Dataset content:
'''

**src/pkg/spi_ctl_regs.vh**
```
// register map, field positions, reset values and divider counts for the spi controller
// assumes inclusion from a plain verilog-2005 design file
`ifndef SPI_CTL_REGS_VH
`define SPI_CTL_REGS_VH
// word indices; byte address is four times the index
`define IDX_CTRL_A        3'h0
`define IDX_CTRL_B        3'h1
`define IDX_INT_EN        3'h2
`define IDX_INT_FLAGS     3'h3
`define IDX_DATA          3'h4
`define ADDR_LSB          2
// control a fields
`define CA_ORDER          6
`define CA_MASTER         5
`define CA_DOUBLE         4
`define CA_CLOCK_DIVIDER_SELECT_HI       2
`define CA_CLOCK_DIVIDER_SELECT_LO       1
`define CA_ENABLE         0
// control b fields
`define CB_BUFFERED_OPERATION_ENABLE          7
`define CB_BUFFER_WAIT_FOR_RECEIVE          6
`define CB_SSD            2
`define CB_MODE_HI        1
`define CB_MODE_LO        0
// interrupt enable / flag fields
`define F_RXC             7
`define F_TXC             6
`define F_DRE             5
`define F_SSI             4
`define F_OVF             0
`define RESET_BYTE        8'h00
// synchroniser idle: select high, clock and data low
`define SYNC_IDLE         4'h8
// half-period counts of the serial clock, in pclk cycles, per prescaler value
`define HALF_DIV4         7'h02
`define HALF_DIV16        7'h08
`define HALF_DIV64        7'h20
`define HALF_DIV128       7'h40
`define BITS_PER_BYTE     4'h8
`endif

```
**src/hw/spi_ctl.v**
```verilog
// spi peripheral control: prescaler, clock modes, select handling, buffering, flags
// assumes apb3 master on pclk; spi pins come from outside and are synchronised here
// Notes on behaviour
// RULE1 - master clock from pclk divided by 4, 16, 64 or 128 per prescaler.
// RULE2 - prescaler setting has no effect while acting as slave.
// RULE3 - clock double bit doubles the prescaled serial clock rate.
// RULE4 - buffered mode gives two receive buffers, one transmit buffer, split flags.
// RULE5 - wait-for-receive zero: first byte after a write is a dummy.
// RULE6 - wait-for-receive one: write while enabled and select high loads shifter.
// RULE7 - select disable in master mode ignores the select input.
// RULE8 - mode field picks leading edge polarity and sample or setup edge.
// RULE9 - idle clock low for rising leading edge, high for falling.
// RULE10 - four split enables work only buffered, read zero otherwise.
// RULE11 - non-buffered single enable raises request when shared flag set.
// RULE12 - buffered receive flag tracks unread receive data.
// RULE13 - receive flag clears on data read or on writing one.
// RULE14 - shared flag sets on byte done or on select low in master.
// RULE15 - shared flag clears on vector ack or flags read then data access.
// RULE16 - buffered transfer flag sets when shifter and buffer empty; write one clears.
// RULE17 - write collision flag sets on data write mid-byte; same clear as shared. Code clears it only on flags read then data access, not on vector ack.
// RULE18 - empty flag one when transmit buffer empty, zero non-buffered.
// RULE19 - data write clears empty flag; flag resets to zero.
// RULE20 - buffered select trigger flag sets on external select low in master.
// RULE21 - select low in master clears master bit and sets shared flag.
// RULE22 - data write starts sending; buffered read pops second receive buffer.
// RULE23 - buffered overflow on third byte with both receive buffers full.
// RULE24 - enable zero stops transfers and serial clock.
//
// Decided for this implementation: the APB register port.
`timescale 1ns/1ps
`default_nettype none
`include "spi_ctl_regs.vh"

module spi_ctl (
  input  wire        pclk,
  input  wire        presetn,
  input  wire        psel,
  input  wire        penable,
  input  wire        pwrite,
  input  wire [7:0]  paddr,
  input  wire [31:0] pwdata,
  output reg  [31:0] prdata,
  output reg         pready,
  output reg         pslverr,
  input  wire        irq_ack,
  output reg         irq,
  input  wire        sck_in,
  output reg         sck_out,
  output reg         sck_oe,
  input  wire        mosi_in,
  output reg         mosi_out,
  output reg         mosi_oe,
  input  wire        miso_in,
  output reg         miso_out,
  output reg         miso_oe,
  input  wire        ss_n_in,
  input  wire        ss_is_input
);

  // ------------------------------------------------------------
  // pin synchronisers
  // ------------------------------------------------------------
  reg  [3:0] sync1_q;
  reg  [3:0] sync2_q;

  // two flops on the select, clock, mosi and miso inputs
  always @(posedge pclk or negedge presetn)
  begin
    if (!presetn)
    begin
      sync1_q <= `SYNC_IDLE;                          // both stages alike: no false edge
      sync2_q <= `SYNC_IDLE;
    end
    else
    begin
      sync1_q <= {ss_n_in, sck_in, mosi_in, miso_in};
      sync2_q <= sync1_q;
    end
  end

  wire ss_n_s = sync2_q[3];
  wire sck_s  = sync2_q[2];
  wire mosi_s = sync2_q[1];
  wire miso_s = sync2_q[0];

  // ------------------------------------------------------------
  // registers and state
  // ------------------------------------------------------------
  reg  [7:0] ctrl_a_q;
  reg  [7:0] ctrl_b_q;
  reg  [7:0] int_en_q;
  reg        rxc_q, txc_q, dre_q, ssi_q, ovf_q;
  reg        done_q, wcol_q, armed_q;
  reg  [7:0] tx_buf_q, shift_q, rx1_q, rx2_q;
  reg        tx_full_q, rx1_v_q, rx2_v_q, shift_ld_q;
  reg        busy_q, phase_q, sck_prev_q, dummy_q;
  reg  [3:0] bits_q;
  reg  [6:0] div_q;

  wire enable  = ctrl_a_q[`CA_ENABLE];
  wire master  = ctrl_a_q[`CA_MASTER];
  wire buffered_operation_enable   = ctrl_b_q[`CB_BUFFERED_OPERATION_ENABLE];
  wire lsb1st  = ctrl_a_q[`CA_ORDER];
  wire cpol    = ctrl_b_q[`CB_MODE_HI];               // RULE8
  wire cpha    = ctrl_b_q[`CB_MODE_LO];               // RULE8

  wire wr_en   = psel && penable && pwrite;
  wire rd_en   = psel && penable && !pwrite;
  wire [2:0] idx = paddr[`ADDR_LSB+2:`ADDR_LSB];
  wire mapped  = (paddr[`ADDR_LSB-1:0] == 2'h0) && (paddr[7:`ADDR_LSB+3] == 3'h0)
                 && (idx <= `IDX_DATA);
  wire data_wr = wr_en && mapped && idx == `IDX_DATA;
  wire data_rd = rd_en && mapped && idx == `IDX_DATA;
  wire flag_wr = wr_en && mapped && idx == `IDX_INT_FLAGS;
  wire flag_rd = rd_en && mapped && idx == `IDX_INT_FLAGS;

  // select fault: input select pulled low while master and not disabled
  wire ss_fault = enable && master && ss_is_input && !ss_n_s
                  && !ctrl_b_q[`CB_SSD];              // RULE7

  // ------------------------------------------------------------
  // master clock divider
  // ------------------------------------------------------------
  reg [6:0] half_lim;

  // half period from prescaler, halved again on clock double
  always @*
  begin
    case (ctrl_a_q[`CA_CLOCK_DIVIDER_SELECT_HI:`CA_CLOCK_DIVIDER_SELECT_LO])        // RULE1
      2'h0:    half_lim = `HALF_DIV4;
      2'h1:    half_lim = `HALF_DIV16;
      2'h2:    half_lim = `HALF_DIV64;
      default: half_lim = `HALF_DIV128;
    endcase
    if (ctrl_a_q[`CA_DOUBLE])
      half_lim = {1'b0, half_lim[6:1]};               // RULE3
  end

  wire tick = master && busy_q && (div_q == half_lim - 7'h01); // RULE2

  // slave edges from the synchronised serial clock
  wire s_edge  = !master && busy_q && (sck_s != sck_prev_q);
  wire edge_ev = tick || s_edge;
  wire lead    = !phase_q;                            // leading edge of a bit
  wire samp_ev = edge_ev && (lead ^ cpha);            // RULE8
  wire last    = edge_ev && phase_q && (bits_q == `BITS_PER_BYTE - 4'h1);
  wire in_bit  = master ? miso_s : mosi_s;
  wire [7:0] shift_in = lsb1st ? {in_bit, shift_q[7:1]} : {shift_q[6:0], in_bit};
  // byte ends on a trailing edge; only odd modes still sample there
  wire [7:0] rx_word  = samp_ev ? shift_in : shift_q;
  wire start_m = master && !busy_q && shift_ld_q;
  wire start_s = !master && !busy_q && !ss_n_s;

  // ------------------------------------------------------------
  // shift engine
  // ------------------------------------------------------------
  always @(posedge pclk or negedge presetn)
  begin
    if (!presetn)
    begin
      busy_q     <= 1'b0;
      phase_q    <= 1'b0;
      bits_q     <= 4'h0;
      div_q      <= 7'h00;
      sck_prev_q <= 1'b0;
      sck_out    <= 1'b0;
    end
    else
    begin
      sck_prev_q <= sck_s;
      if (!enable || ss_fault)                        // RULE24
      begin
        busy_q  <= 1'b0;
        phase_q <= 1'b0;
        bits_q  <= 4'h0;
        div_q   <= 7'h00;
        sck_out <= cpol;                              // RULE9
      end
      else if (start_m || start_s)                    // RULE22
      begin
        busy_q  <= 1'b1;
        sck_out <= cpol;
      end
      else if (busy_q)
      begin
        div_q <= tick ? 7'h00 : div_q + 7'h01;
        if (edge_ev)
        begin
          phase_q <= !phase_q;
          if (master)
            sck_out <= phase_q ? cpol : !cpol;
          if (phase_q)
            bits_q <= bits_q + 4'h1;
          if (last)
          begin
            busy_q <= 1'b0;
            bits_q <= 4'h0;
          end
        end
        if (!master && ss_n_s)
        begin
          busy_q <= 1'b0;
          bits_q <= 4'h0;
        end
      end
      else
        sck_out <= cpol;                              // RULE9
    end
  end

  // ------------------------------------------------------------
  // data path, buffers and flags
  // ------------------------------------------------------------
  wire tx_load = !busy_q && !shift_ld_q && tx_full_q && !dummy_q;

  always @(posedge pclk or negedge presetn)
  begin
    if (!presetn)
    begin
      ctrl_a_q <= `RESET_BYTE;
      ctrl_b_q <= `RESET_BYTE;
      int_en_q <= `RESET_BYTE;
      {rxc_q, txc_q, dre_q, ssi_q, ovf_q} <= 5'h00;   // RULE19
      {done_q, wcol_q, armed_q} <= 3'h0;
      tx_buf_q <= `RESET_BYTE;
      shift_q  <= `RESET_BYTE;
      rx1_q    <= `RESET_BYTE;
      rx2_q    <= `RESET_BYTE;
      {tx_full_q, rx1_v_q, rx2_v_q, shift_ld_q, dummy_q} <= 5'h00;
    end
    else
    begin
      // register writes
      if (wr_en && mapped && idx == `IDX_CTRL_A)
        ctrl_a_q <= pwdata[7:0] & 8'h77;
      if (wr_en && mapped && idx == `IDX_CTRL_B)
      begin
        ctrl_b_q <= pwdata[7:0] & 8'hc7;
        dummy_q  <= pwdata[`CB_BUFFERED_OPERATION_ENABLE] && !pwdata[`CB_BUFFER_WAIT_FOR_RECEIVE]; // RULE5
      end
      if (wr_en && mapped && idx == `IDX_INT_EN)
        int_en_q <= pwdata[7:0] & 8'hf1;
      // write-one clears, sets below win
      if (flag_wr && buffered_operation_enable)
      begin
        if (pwdata[`F_RXC]) rxc_q <= 1'b0;            // RULE13
        if (pwdata[`F_TXC]) txc_q <= 1'b0;            // RULE16
        if (pwdata[`F_SSI]) ssi_q <= 1'b0;            // RULE20
      end
      // arm the read-then-access clear
      if (flag_rd && (done_q || wcol_q))
        armed_q <= 1'b1;
      if ((data_rd || data_wr) && armed_q)            // RULE15
      begin
        done_q  <= 1'b0;
        wcol_q  <= 1'b0;                              // RULE17
        armed_q <= 1'b0;
      end
      if (irq_ack && !buffered_operation_enable)
        done_q <= 1'b0;                               // RULE15
      // data write
      if (data_wr)
      begin
        if (!buffered_operation_enable)
        begin
          if (busy_q) wcol_q <= 1'b1;                 // RULE17
          else
          begin
            shift_q    <= pwdata[7:0];                // RULE22
            shift_ld_q <= 1'b1;
          end
        end
        else if (!tx_full_q)
        begin
          if (ctrl_b_q[`CB_BUFFER_WAIT_FOR_RECEIVE] && enable && ss_n_s && !busy_q && !shift_ld_q)
          begin
            shift_q    <= pwdata[7:0];                // RULE6
            shift_ld_q <= 1'b1;
          end
          else
          begin
            tx_buf_q  <= pwdata[7:0];
            tx_full_q <= 1'b1;
          end
          dre_q <= 1'b0;                              // RULE19
          txc_q <= 1'b0;
        end
      end
      // buffered pop: second buffer read, first moves in
      if (data_rd && buffered_operation_enable)
      begin
        rx2_q   <= rx1_q;                             // RULE22
        rx2_v_q <= rx1_v_q;
        rx1_v_q <= 1'b0;
        ovf_q   <= 1'b0;
        if (!rx1_v_q) rxc_q <= 1'b0;                  // RULE12
      end
      // move buffered byte into the shifter
      if (tx_load && buffered_operation_enable)
      begin
        shift_q    <= tx_buf_q;
        shift_ld_q <= 1'b1;
        tx_full_q  <= 1'b0;
        dre_q      <= 1'b1;                           // RULE18
      end
      if (start_m || start_s)
        shift_ld_q <= 1'b0;
      if (samp_ev)
        shift_q <= shift_in;
      // end of byte
      if (last)
      begin
        dummy_q <= 1'b0;                              // RULE5
        if (!buffered_operation_enable)
          done_q <= 1'b1;                             // RULE14
        else
        begin
          rxc_q <= 1'b1;                              // RULE12
          if (!tx_full_q) txc_q <= 1'b1;              // RULE16
          if (!rx2_v_q || (data_rd && !rx1_v_q))
          begin
            rx2_q   <= rx_word;
            rx2_v_q <= 1'b1;
          end
          else if (!rx1_v_q || data_rd)               // RULE4
          begin
            rx1_q   <= rx_word;
            rx1_v_q <= 1'b1;
          end
          else
            ovf_q <= 1'b1;                            // RULE23
        end
      end
      else if (!buffered_operation_enable)
        rx2_q <= rx2_q;
      if (last && !buffered_operation_enable)
        rx2_q <= rx_word;
      // select fault drops to slave
      if (ss_fault)
      begin
        ctrl_a_q[`CA_MASTER] <= 1'b0;                 // RULE21
        if (buffered_operation_enable) ssi_q <= 1'b1;                     // RULE20
        else done_q <= 1'b1;                          // RULE14
      end
      // buffered mode (re)entered: transmit buffer empty
      if (buffered_operation_enable && !tx_full_q && !dre_q && !data_wr && dummy_q == 1'b0 && !busy_q)
        dre_q <= 1'b1;
    end
  end

  // ------------------------------------------------------------
  // read mux and apb answer
  // ------------------------------------------------------------
  reg [7:0] rd_byte;
  wire [7:0] en_view = buffered_operation_enable ? int_en_q : (int_en_q & 8'h01);      // RULE10
  wire [7:0] flag_view = buffered_operation_enable
    ? {rxc_q, txc_q, dre_q, ssi_q, 3'h0, ovf_q}
    : {done_q, wcol_q, 6'h00};                        // RULE18

  // select the addressed register
  always @*
  begin
    case (idx)
      `IDX_CTRL_A:    rd_byte = ctrl_a_q;
      `IDX_CTRL_B:    rd_byte = ctrl_b_q;
      `IDX_INT_EN:    rd_byte = en_view;
      `IDX_INT_FLAGS: rd_byte = flag_view;
      `IDX_DATA:      rd_byte = buffered_operation_enable ? rx2_q : rx2_q;
      default:        rd_byte = `RESET_BYTE;
    endcase
  end

  // registered answer, no wait state; unmapped gives pslverr
  always @(posedge pclk or negedge presetn)
  begin
    if (!presetn)
    begin
      prdata  <= 32'h0000_0000;
      pready  <= 1'b0;
      pslverr <= 1'b0;
    end
    else
    begin
      pready  <= psel && !penable;
      pslverr <= psel && !penable && !mapped;
      prdata  <= (psel && !penable && mapped && !pwrite) ? {24'h000000, rd_byte} : 32'h0;
    end
  end

  // ------------------------------------------------------------
  // interrupt request and pin drivers
  // ------------------------------------------------------------
  always @(posedge pclk or negedge presetn)
  begin
    if (!presetn)
    begin
      irq      <= 1'b0;
      sck_oe   <= 1'b0;
      mosi_out <= 1'b0;
      mosi_oe  <= 1'b0;
      miso_out <= 1'b0;
      miso_oe  <= 1'b0;
    end
    else
    begin
      irq <= buffered_operation_enable ? |(en_view[7:4] & flag_view[7:4])                // RULE10
                   : (int_en_q[`F_OVF] && done_q);                   // RULE11
      sck_oe   <= enable && master;                                  // RULE24
      mosi_oe  <= enable && master;
      miso_oe  <= enable && !master && !ss_n_s;
      mosi_out <= lsb1st ? shift_q[0] : shift_q[7];
      miso_out <= lsb1st ? shift_q[0] : shift_q[7];
    end
  end

endmodule // spi_ctl
`default_nettype wire

```
**config.mk**
```make
export PLATFORM = sky130hd
export DESIGN_NAME = spi_ctl
export DESIGN_NICKNAME = d
export VERILOG_FILES = /design/src/hw/spi_ctl.v
export VERILOG_INCLUDE_DIRS = /design/src /design/src/pkg
export SDC_FILE = /design/constraint.sdc
export NUM_CORES = 1
export LEC_CHECK = 0
export BUFFER_PORTS_ARGS = -buffer_cell sky130_fd_sc_hd__buf_2
export CORE_MARGIN = 2
export CORE_UTILIZATION = 48
export CTS_CLUSTER_DIAMETER = 120
export DETAILED_ROUTE_END_ITERATION = 7
export GPL_TIMING_DRIVEN = 0
export PLACE_DENSITY = 0.77
export SLEW_MARGIN = 20
export SYNTH_ARGS = -nofsm -noshare
export SYNTH_HDL_FRONTEND = slang
export SYNTH_SLANG_ARGS = --single-unit
```
**constraint.sdc**
```tcl
create_clock -name pclk -period 3.9 [get_ports pclk]
set_input_delay 0.78 -clock pclk [delete_from_list [all_inputs] [get_ports pclk]]
set_output_delay 0.78 -clock pclk [all_outputs]
set_load 0.05 [all_outputs]
```
# --- After elaboration in Yosys (flattened, before gate mapping) ---
# Cells that the tools add are included.
word_totals:
  latchBits: 0
  word_cells: 294
  n_memories: 0
  reg_bits: 98
  ram_bits: 0
  mem_bits_ro: 0
  input_bits: 51
op_classes:
  eq_ne: 19
  shifts: 0
  multipliers: 0
  n_div: 0
  order_cmp: 1
  add_sub_neg: 3
  reduce_logical: 113
  bitwise: 6
  n_mux: 116
ops:
  columns: ["cell", "n"]
  rows:
  - ["2-to-1 mux 8 bit", 18]
  - ["2-to-1 mux 1 bit", 83]
  - ["logical AND 1 bit", 58]
  - ["case mux 8 bit (5 select lines)", 1]
  - ["2-to-1 mux 7 bit", 5]
  - ["2-to-1 mux 4 bit", 7]
  - ["case mux 7 bit (3 select lines)", 1]
  - ["!= test 4 x 2 -> 1 bit (second input constant)", 5]
  - ["AND reduction 4 bit", 5]
  - ["logical NOT 1 bit", 19]
  - ["nonzero test 3 bit", 6]
  - ["nonzero test 2 bit", 7]
  - ["!= test 4 x 1 -> 1 bit (second input constant)", 3]
  - ["adder 7 x 1 -> 7 bit (second input constant)", 1]
  - ["equality test 7 bit", 1]
  - ["logical OR 1 bit", 7]
  - ["subtractor 7 x 1 -> 7 bit (second input constant)", 1]
  - ["equality test 3 x 2 -> 1 bit (second input constant)", 2]
  - ["logical NOT 3 bit", 2]
  - ["2-to-1 mux 6 bit", 1]
  - ["AND reduction 2 bit", 3]
  - ["AND reduction 3 bit", 2]
  - ["adder 4 x 1 -> 4 bit (second input constant)", 1]
  - ["AND 4 bit", 1]
  - ["other kinds (14)", 18]

# --- Depth between registers and ports, before layout ---
# Gate-level depths: netlist (run 1).
depth:
  ltp_word: 15
  depth_mapped: 11

# --- Worst setup path after synthesis (run 1) ---
# No wires, ideal clock.
synth_path:
  path_kind: "flip-flop to flip-flop"
  startpoint: "register ctrl_a_q[2]"
  endpoint: "register rx1_q[0]"
  path_stages_with_launch: 11
  arrival_time_ps: 3241
  required_ps: 3775
  slack_ps: 535
  synth_period_minus_slack_ps: 3365
  setup_ps: 125
  path_cell_list: "dfrtp_1 > buf_4 > or3b_1 > ha_1 > nor3b_2 > or3_4 > a2111oi_4 > o211a_1 > nor2_2 > nor4_4 > mux2_2"
synth_between:
  elab_chain_cells: 10
synth_lines:
  columns: ["item", "line_no", "source"]
  rows:
  - ["start: declaration", "spi_ctl.v:89", "reg [7:0] ctrl_a_q;"]
  - ["start signal: assignment", "spi_ctl.v:220", "ctrl_a_q <= `RESET_BYTE;"]
  - ["start signal: assignment", "spi_ctl.v:235", "ctrl_a_q <= pwdata[7:0] & 8'h77;"]
  - ["equality test 2 bit (tied with other cells)", "spi_ctl.v:129", "case (ctrl_a_q[`CA_CLOCK_DIVIDER_SELECT_HI:`CA_CLOCK_DIVIDER_SELECT_LO])"]
  - ["case mux 7 bit (3 select lines) (*)", "spi_ctl.v:129", null]
  - ["2-to-1 mux 7 bit (*)", "spi_ctl.v:135", "if (ctrl_a_q[`CA_DOUBLE])"]
  - ["subtractor 7 x 1 -> 7 bit (*)", "spi_ctl.v:139", "wire tick = master && busy_q && (div_q == half_lim - 7'h01);"]
  - ["equality test 7 bit (*)", "spi_ctl.v:139", null]
  - ["logical AND 1 bit (*)", "spi_ctl.v:139", null]
  - ["logical OR 1 bit (*)", "spi_ctl.v:143", "wire edge_ev = tick || s_edge;"]
  - ["logical AND 1 bit (2 in a row)", "spi_ctl.v:146", "wire last = edge_ev && phase_q && (bits_q == `BITS_PER_BYTE - 4'h1);"]
  - ["AND reduction 4 bit (no source line)", null, null]
  - ["end signal: assignment", "spi_ctl.v:227", "rx1_q <= `RESET_BYTE;"]
  - ["end signal: assignment", "spi_ctl.v:327", "rx1_q <= rx_word;"]
  - ["end: declaration", "spi_ctl.v:94", "reg [7:0] tx_buf_q, shift_q, rx1_q, rx2_q;"]
# Mark *: on every way between the ends. The rest lies on a longest branch, timed or not.
# A chain may end at the register's enable or synchronous reset.

# --- Worst setup path in the final report (run 1) ---
layout_path:
  startpoint: "register ctrl_a_q[2]"
  endpoint: "register rx1_q[3]"
# Same word-level chain as after synthesis.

'''

Problem requirements: Look through the listing, and copy each line that contains the word "modes".

Problem solution:
// spi peripheral control: prescaler, clock modes, select handling, buffering, flags
  // byte ends on a trailing edge; only odd modes still sample there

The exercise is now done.